Machine learning applications are often hard to test due to their imminent lack of transparency during runtime. Evolutionary algorithms can, however be tested if some assumptions can be made.

For the sake of simplicity, we can assume the following:

  • The application consists of a single public function bool guessBool(text).
  • The input text should allegedly contain some text representation of a bool.
  • We have some samples that can be used to train the underlying models.
  • We have some other samples that we can test the method with.
  • We do not test metrics with training data.
  • The underlying model is somewhat exposed during training and testing.

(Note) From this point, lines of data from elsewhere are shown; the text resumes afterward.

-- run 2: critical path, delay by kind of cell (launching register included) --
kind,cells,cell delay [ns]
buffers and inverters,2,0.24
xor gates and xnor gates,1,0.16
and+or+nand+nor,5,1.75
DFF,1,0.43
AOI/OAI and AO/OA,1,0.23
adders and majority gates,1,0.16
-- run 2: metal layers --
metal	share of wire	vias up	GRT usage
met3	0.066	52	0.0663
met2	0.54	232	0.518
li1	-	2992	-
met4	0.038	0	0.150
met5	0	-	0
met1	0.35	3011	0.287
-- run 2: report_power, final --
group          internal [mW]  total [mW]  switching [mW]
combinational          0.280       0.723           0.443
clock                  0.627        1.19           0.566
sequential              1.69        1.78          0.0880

Now, we need to identify the most important aspects of our function. These aspects will vary greatly from application to application. For reference, I will use the following criteria:

  1. The function should be as accurate as possible in terms of exact matches.
  2. The underlying model should improve over time.

Now, we can see that the goals are connected to each other. In order to test the functionality, we can use the first criterion as a metric to test the second.

After converting the first criteria to a metric, we can test the method through the following pseudo-code:

modelAccuracy(trainingSamples, testingSamples) {
    model = new BoolGuesser(trainingSamples)

    accuracy = 0
    for sample in testingSamples:
        bool guess = model.guessBool(sample.text)
        if guess == sample.realValue:
            accuracy += 1

    return accuracy / trainingSamples.size
}

y = x * 10
accuracyX = modelAccuracy(getTrainingSamples(x), getTestingSamples(x))
accuracyY = modelAccuracy(getTrainingSamples(y), getTestingSamples(y))

if accuracyY < accuracyX:
    fail()
else
    success()

It is important that we do not fail if the accuracy is the same. Thus, a strict comparison is used with the condition that we fail the test if the accuracy is not worse. In our case, we may not be able to guarantee strict improvement.

What if the accuracy is already 100%? Of course, we would be happy. Sadly, the world is not perfect, and 100% accuracy is rarely achieved in machine learning applications.

Now, please prove me wrong with your excellent machine learning algorithms.